Opinion
January 27, 1998
Appeal from the Supreme Court, New York County (Walter Schackman, J.).
Supreme Court properly upheld the challenged regulation ( 18 NYCRR 505.14 [b]) as not "`arbitrary, capricious, or manifestly contrary to the statute'" ( Farley v. Sullivan, 983 F.2d 405, 407). The Medicaid Act ( 42 U.S.C. § 1396) confers "broad discretion" on participating States to determine the extent of services that are "`reasonable'" and "`consistent with the objectives'" of the Medicaid Act ( Beal v. Doe, 432 U.S. 438, 444), including the scope and duration limitations of coverage, provided such are in the best interests of the recipients ( see, Alexander v. Choate, 469 U.S. 287, 303). The amount of personal care services is not determined solely by the treating physician, but rather by the social services official "with the advice of a physician" (Social Services Law § 365-a), in conjunction with assessments performed by the local social services department ( 18 NYCRR 505.14 [b] [2]).

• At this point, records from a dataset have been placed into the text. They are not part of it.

This is an optimization exercise on Yosys and OpenROAD, whose aim is small area, a short achievable clock period and few clock cycles, not a production implementation.
Only simulation tests tie the RTL to the original design; equivalence was not proved.

Setup of v25:
// attn_top
module attn_top (
  input  logic clk,
  input  logic reset_n,
  input  logic dut_valid,
  output logic dut_ready,
  output logic [16-1:0] sram_input_read_address,
  input  logic [32-1:0] sram_input_read_data,
  output logic [16-1:0] sram_weight_read_address,
  input  logic [32-1:0] sram_weight_read_data,
  output logic [16-1:0] sram_result_read_address,
  input  logic [32-1:0] sram_result_read_data,
  output logic                    sram_result_write_enable,
  output logic [16-1:0] sram_result_write_address,
  output logic [32-1:0] sram_result_write_data,
  output logic [16-1:0] sram_scratchpad_read_address,
  input  logic [32-1:0] sram_scratchpad_read_data,
  output logic                    sram_scratchpad_write_enable,
  output logic [16-1:0] sram_scratchpad_write_address,
  output logic [32-1:0] sram_scratchpad_write_data
);
Settings: LEC_CHECK=0, ABC_AREA=1, CAP_MARGIN=20, CORE_MARGIN=2, CORE_UTILIZATION=60, CTS_CLUSTER_DIAMETER=100, CTS_CLUSTER_SIZE=24, SLEW_MARGIN=20; clock period 16.0 ns.
standard.sh (not shown) runs the stock make flow with config.mk's settings and CLKGATE_MAP_FILE= SYNTH_SCRIPT=/design/flow/synth_recipe.tcl, a recipe that flattens the netlist after the stock synthesis.
==> flow/flow/run.sh <==
#!/bin/bash
set -euo pipefail
export BUFFER_PORTS_ARGS="-buffer_cell sky130_fd_sc_hd__buf_2"
export SETUP_SLACK_MARGIN=11.7
bash standard.sh > standard.log 2>&1
v25 did not stop at any stage, and its layout met the timing, design-rule and antenna checks.
Testbench counts of v25, summed over its fixed seeds: cycles 256,851.
Inputs modified between v25 and v46:
==> flow/flow/run.sh <==
#!/bin/bash
set -euo pipefail
export BUFFER_PORTS_ARGS="-buffer_cell sky130_fd_sc_hd__buf_2"
export SETUP_SLACK_MARGIN=11.65
bash standard.sh > standard.log 2>&1
Notes after the runs:
v46 was carried through to the last stage, and its layout satisfied the timing, design-rule and antenna checks. Re hold slack: v46 is 4.0 ps down on v25. In v46 relative to v25, non-filler instance count after layout had gone down slightly. Summary of v46 over v25: sum of negative setup slack barely changed; wire length of the first global-routing pass dropped 1.0%.
Input-level comparison between v33 and v46:
==> flow/flow/run.sh <==
#!/bin/bash
set -euo pipefail
export BUFFER_PORTS_ARGS="-buffer_cell sky130_fd_sc_hd__buf_2"
export SETUP_SLACK_MARGIN=11.6
bash standard.sh > standard.log 2>&1
Notes after the runs:
- The routed wire length per instance in v33 sits about 0.4% below the value recorded for v46.
- v33: flow completed, timing, DRC and antenna clean
- The final area of v46 and that of v33 are within noise of each other.
- Delta (v33 minus v46): post-route clock period utilization up 0.25 points; tightest hold margin flat; relative slew slack shrank by 8.7 points; worst setup margin went down.
Modified inputs, v44 compared to v33
==> flow/flow/run.sh <==
#!/bin/bash
set -euo pipefail
export BUFFER_PORTS_ARGS="-buffer_cell sky130_fd_sc_hd__buf_1"
export SETUP_SLACK_MARGIN=11.68
bash standard.sh > standard.log 2>&1
[summary]
Side by side, area of all placed cells without fillers turned out lower in v44 than in v33. Post-synthesis cell area across v44 and v33: no real change. There was hardly any difference in proportion of cell area spent on the clock network between v33 and v44. Changes observed in v44 relative to v33: minimum period implied by the final worst setup slack fell 65 ps, final worst-path setup slack rose 65 ps.


Setup of rev 12:
attn_top again, from the RTL that the note above started with.
clock: 16.0 ns
lec_check: 0
abc_area: 1
cap_margin: 20
core_margin: 2
core_utilization: 60
cts_cluster_diameter: 100
cts_cluster_size: 24
slew_margin: 20
==> flow/flow/run.sh <==
#!/bin/bash
set -euo pipefail
export BUFFER_PORTS_ARGS="-buffer_cell sky130_fd_sc_hd__buf_2"
export SETUP_SLACK_MARGIN=11.75
bash standard.sh > standard.log 2>&1
Rev 12 completed end to end with timing, DRC and antenna clean.
Testbench counts of rev 12, summed over its fixed seeds: cycles 256,851.
The inputs of rev 13 differ from those of rev 12 as listed below.
# rev 12
export LEC_CHECK = 0
export ABC_AREA = 1
export CAP_MARGIN = 20
export CORE_MARGIN = 2
export CORE_UTILIZATION = 60
export CTS_CLUSTER_DIAMETER = 100
export CTS_CLUSTER_SIZE = 24
export SLEW_MARGIN = 20
create_clock -name core_clock -period 16.0 [get_ports {clk}]
# rev 13
export LEC_CHECK = 0
export ABC_AREA = 1
export CAP_MARGIN = 20
export CORE_MARGIN = 2
export CORE_UTILIZATION = 60
export CTS_CLUSTER_DIAMETER = 100
export CTS_CLUSTER_SIZE = 24
export PLACE_DENSITY = 0.7
export SLEW_MARGIN = 20
create_clock -name core_clock -period 16.0 [get_ports {clk}]
==> flow/flow/run.sh <==
#!/bin/bash
set -euo pipefail
export BUFFER_PORTS_ARGS="-buffer_cell sky130_fd_sc_hd__buf_1"
export SETUP_SLACK_MARGIN=11.7
bash standard.sh > standard.log 2>&1
Findings:
Rev 13 gives less register-to-register slack than rev 12 did.
Rev 12 → rev 13: final number of setup-violating endpoints saw little to no change, wire length per cell about even, design area lost 4.5%, routed length on met1 now smaller.
Relative to rev 12, filler cell count has increased by 3.7% in rev 13.
When rev 13 is measured against rev 12, its via count turns out 0.78% lower.
Rev 13 vs rev 12: layout cell share with drive strength beyond 1 down
Diff rev 12 -> rev 13 | global-route wire length before repair | decrease of 1.8%
Rev 13 finished all stages; the layout is clean.

==> port drivers added, routing unchanged <==
Ports are ideal in the flow. The routed layouts listed here were re-timed in OpenROAD. Step 1, drivers: a clkbuf_16 drives clk and a buf_2 each remaining input, both assumed. Step 2 times the ports against the registers' clock, not the clock port: input delays grow and output delays shrink by t, the midpoint of the rising clock arrivals with the driver on. Three values: ideal, step 1, step 2; two values: the first two.
run	t (ns)	setup WS [ns]	worst data-port slew with drivers (ns)
v25	0.595	11.723 / 11.667 / 11.339	0.04
v46	0.596	11.679 / 11.619 / 11.340	0.05
v33	0.595	11.639 / 11.576 / 11.282	0.06
v44	0.590	11.704 / 11.650 / 11.326	0.05
rev 12	0.609	11.738 / 11.679 / 11.422	0.08
rev 13	0.601	11.708 / 11.651 / 11.393	0.07
After both steps setup and hold are still met in every run listed. For v25, which loses most, drivers alone change the setup slack by -0.056 ns; drivers and shift together by -0.384 ns.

Home care assessments involve more that medical determinations, and a social services agency is entitled to rely upon the views of its personnel, even in the face of conflicting medical evidence ( see, Matter of Denise R. v. Lavine, 39 N.Y.2d 279, 283). Thus, since neither the Medicaid laws nor due process mandates the imposition of a "treating physician's rule" as to the number of hours of personal care services, the court properly upheld that portion of the regulation ( 18 NYCRR 505.14 [b] [3] [i] [a] [3]) that forbids treating physicians from informing the agency regarding the number of hours of personal home care services needed by the patient. Inasmuch as the court's determination was based upon issues of law, there is no basis to remand this matter for a fact-finding hearing.
Concur — Sullivan, J.P., Ellerin, Tom and Andrias, JJ.